Ayahnya sudah mengatakan seluruh kebenaran yang harus diketahuinya. Terlepas dari penyakit Tenri, terlepas dari hidupnya yang terlalu singkat, Edo tetap tak ‘kan mungkin bisa menikahi Tenri. Betapapun besarnya cinta yang dimilikinya terhadap gadis itu. Tenri adalah ibuku dalam bentuk yang berbeda.
“Maafkan ayah, Edo. Karena kesalahan ayah, kamu ikut menanggung akibatnya. Ini tidak seharusnya terjadi jika saja ayah lebih tegas pada ibumu.”
Edo tidak tahu harus mengatakan apa pada ayahnya. Ketika lampu kamar dimatikan. Matanya nyalang dalam kegelapan. Mengapa kehidupan serumit ini yang harus dia hadapi? Bayangan wajah Tenri berkelebat.
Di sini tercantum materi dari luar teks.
`src/rtl/bcd_convert_pkg.sv`:
```
// Shared constants and state encoding for the binary-to-BCD converter.
package bcd_convert_pkg;

    localparam int DIGITS = 10;
    localparam int BCD_W  = 4 * DIGITS;
    localparam int CNT_W  = 6;

    typedef enum logic [1:0] {
        ST_IDLE  = 2'd0,
        ST_SHIFT = 2'd1,
        ST_DONE  = 2'd2
    } state_t;

endpackage

```
`src/rtl/bcd_convert_add3.sv`:
```
// Double-dabble digit correction: a nibble of 5 or more gets +3 before the shift.
module bcd_add3 (
    input  logic [3:0] din,
    output logic [3:0] dout
);

    // A corrected value is at most 9+3=12, so the result always fits a nibble.
    always_comb begin
        dout = din;
        if (din >= 4'd5) begin
            dout = din + 4'd3;
        end
    end

endmodule

```
`src/rtl/bcd_convert.sv`:
```
// Sequential binary-to-BCD converter (double dabble, one input bit per clock)
// with start edge detection, significant-digit count and error pass-through.
module bcd_convert #(
    parameter int WIDTH  = 32,
    parameter int DIGITS = bcd_convert_pkg::DIGITS
) (
    input  logic                  clk,
    input  logic                  reset,
    input  logic                  start,
    input  logic [WIDTH-1:0]      bin,
    input  logic                  err_in,
    output logic                  busy,
    output logic                  done,
    output logic [4*DIGITS-1:0]   bcd,
    output logic [3:0]            ndigits,
    output logic                  err_out
);

    import bcd_convert_pkg::*;

    localparam int BW = 4 * DIGITS;
    localparam int SW = BW + WIDTH;

    state_t             state_q, state_d;
    logic               start_q;
    logic [CNT_W-1:0]   cnt_q, cnt_d;
    logic [SW-1:0]      sh_q, sh_d;
    logic [BW-1:0]      bcd_q, bcd_d;
    logic [3:0]         nd_q, nd_d;
    logic               err_q, err_d;

    logic [BW-1:0]      sh_corr;
    logic [SW-1:0]      sh_next;
    logic [BW-1:0]      bcd_next;
    logic [3:0]         nd_calc;
    logic               trig;

    genvar g;
    generate
        for (g = 0; g < DIGITS; g++) begin : g_add3
            bcd_add3 u_add3 (
                .din  (sh_q[WIDTH + 4*g +: 4]),
                .dout (sh_corr[4*g +: 4])
            );
        end
    endgenerate

    // The top bit of the corrected BCD field is always zero (top digit stays below 8), so dropping it is safe.
    assign sh_next  = {sh_corr[BW-2:0], sh_q[WIDTH-1:0], 1'b0};
    assign bcd_next = sh_next[SW-1:WIDTH];

    // Only a fresh rising edge of start seen while idle launches a conversion.
    assign trig = start & ~start_q & (state_q == ST_IDLE);

    assign busy    = (state_q != ST_IDLE);
    assign done    = (state_q == ST_DONE);
    assign bcd     = bcd_q;
    assign ndigits = nd_q;
    assign err_out = err_q;

    // Significant-digit count of the final result: highest nonzero digit index + 1, never below 1.
    always_comb begin
        nd_calc = 4'd1;
        for (int i = 0; i < DIGITS; i++) begin
            if (bcd_next[4*i +: 4] != 4'd0) begin
                nd_calc = 4'(i + 1);
            end
        end
    end

    // Next-state logic; result registers only change on the edge that enters DONE.
    always_comb begin
        state_d = state_q;
        cnt_d   = cnt_q;
        sh_d    = sh_q;
        bcd_d   = bcd_q;
        nd_d    = nd_q;
        err_d   = err_q;
        case (state_q)
            ST_IDLE: begin
                if (trig) begin
                    if (err_in) begin
                        state_d = ST_DONE;
                        bcd_d   = '0;
                        nd_d    = 4'd0;
                        err_d   = 1'b1;
                    end else begin
                        state_d = ST_SHIFT;
                        sh_d    = {{BW{1'b0}}, bin};
                        cnt_d   = CNT_W'(WIDTH);
                    end
                end
            end
            ST_SHIFT: begin
                sh_d  = sh_next;
                cnt_d = cnt_q - 1'b1;
                if (cnt_q == CNT_W'(1)) begin
                    state_d = ST_DONE;
                    bcd_d   = bcd_next;
                    nd_d    = nd_calc;
                    err_d   = 1'b0;
                end
            end
            ST_DONE: begin
                state_d = ST_IDLE;
            end
            default: begin
                state_d = ST_IDLE;
            end
        endcase
    end

    // State and datapath registers with synchronous active-low clear.
    always_ff @(posedge clk) begin
        if (!reset) begin
            state_q <= ST_IDLE;
            start_q <= 1'b0;
            cnt_q   <= '0;
            sh_q    <= '0;
            bcd_q   <= '0;
            nd_q    <= 4'd0;
            err_q   <= 1'b0;
        end else begin
            state_q <= state_d;
            start_q <= start;
            cnt_q   <= cnt_d;
            sh_q    <= sh_d;
            bcd_q   <= bcd_d;
            nd_q    <= nd_d;
            err_q   <= err_d;
        end
    end

endmodule

```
Berganti-ganti dengan wajah ibunya. wujud ibunya mengejawantah di dalam diri Tenri. Meskipun waktu kebersamaan mereka terlalu singkat, tapi paling tidak, ia telah mencintai Tenri dengan caranya sendiri sebagaimana seharusnya. Jika saja Tenri memiliki waktu yang lebih lama, ia akan rela melakukan apapun demi kebahagiaan Tenri. Karena itu berarti, ia telah membahagiakan ibunya.
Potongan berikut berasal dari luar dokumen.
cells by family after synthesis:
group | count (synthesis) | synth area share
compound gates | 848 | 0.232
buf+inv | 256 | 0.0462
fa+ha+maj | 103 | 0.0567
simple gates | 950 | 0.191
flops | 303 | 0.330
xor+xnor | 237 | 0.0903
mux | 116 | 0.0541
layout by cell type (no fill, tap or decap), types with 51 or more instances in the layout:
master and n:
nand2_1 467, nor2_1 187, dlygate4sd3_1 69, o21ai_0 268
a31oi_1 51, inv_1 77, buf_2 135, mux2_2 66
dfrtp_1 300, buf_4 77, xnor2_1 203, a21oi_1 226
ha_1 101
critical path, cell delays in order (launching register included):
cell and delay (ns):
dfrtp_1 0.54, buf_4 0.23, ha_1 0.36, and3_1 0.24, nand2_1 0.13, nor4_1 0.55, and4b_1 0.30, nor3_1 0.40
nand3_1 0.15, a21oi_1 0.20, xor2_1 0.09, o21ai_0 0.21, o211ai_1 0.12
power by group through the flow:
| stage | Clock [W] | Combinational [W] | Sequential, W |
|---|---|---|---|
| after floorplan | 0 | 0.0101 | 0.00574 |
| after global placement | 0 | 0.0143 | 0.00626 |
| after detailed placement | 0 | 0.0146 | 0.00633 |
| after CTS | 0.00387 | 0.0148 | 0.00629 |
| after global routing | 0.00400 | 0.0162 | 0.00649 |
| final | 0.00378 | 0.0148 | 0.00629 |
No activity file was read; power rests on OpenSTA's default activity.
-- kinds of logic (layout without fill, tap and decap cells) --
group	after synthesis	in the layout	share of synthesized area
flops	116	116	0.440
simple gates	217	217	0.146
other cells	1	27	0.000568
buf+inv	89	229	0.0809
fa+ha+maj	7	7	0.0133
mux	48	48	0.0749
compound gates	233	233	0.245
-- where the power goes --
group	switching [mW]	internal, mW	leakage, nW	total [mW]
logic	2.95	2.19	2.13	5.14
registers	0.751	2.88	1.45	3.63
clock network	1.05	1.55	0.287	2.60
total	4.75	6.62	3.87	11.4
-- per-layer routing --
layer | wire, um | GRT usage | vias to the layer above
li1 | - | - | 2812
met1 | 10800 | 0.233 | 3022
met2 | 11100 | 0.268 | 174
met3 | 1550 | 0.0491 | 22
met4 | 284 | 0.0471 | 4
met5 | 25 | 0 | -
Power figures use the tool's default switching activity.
Edo menyerap informasi itu dan akhirnya menyadari, bahwa rupanya itulah arti dari segala keanehan yang dia alami selama ini bersama Tenri. Ketika pertama kali melihat wajah Tenri, ia merasa wajah itu pernah dilihatnya suatu waktu di masa lalunya. Ternyata wajah itu adalah wajah ibunya. ketika ia memeluk Tenri dan menghirup aroma tubuhnya, Edo merasa pernah mencium aroma seperti itu di masa lalu, ternyata itu adalah aroma tubuh ibunya. Ketika Edo melihat Tenri tertidur pulas dengan wajah yang memancarkan kedamaian, Edopun merasa pernah melihat wajah damai seperti itu di masa lalunya yang ternyata adalah wajah damai ibunya ketika tengah tertidur. Juga ketika wajahnya berada di atas tubuh Tenri, iapun merasakan sensasi yang sama. Tenri telah menghadirkan sosok ibu yang dirindukannya selama ini.
“Selamat jalan, Tenri. Selamat jalan, Ibu...” Bisiknya, dan air matanya merembes tanpa disadarinya.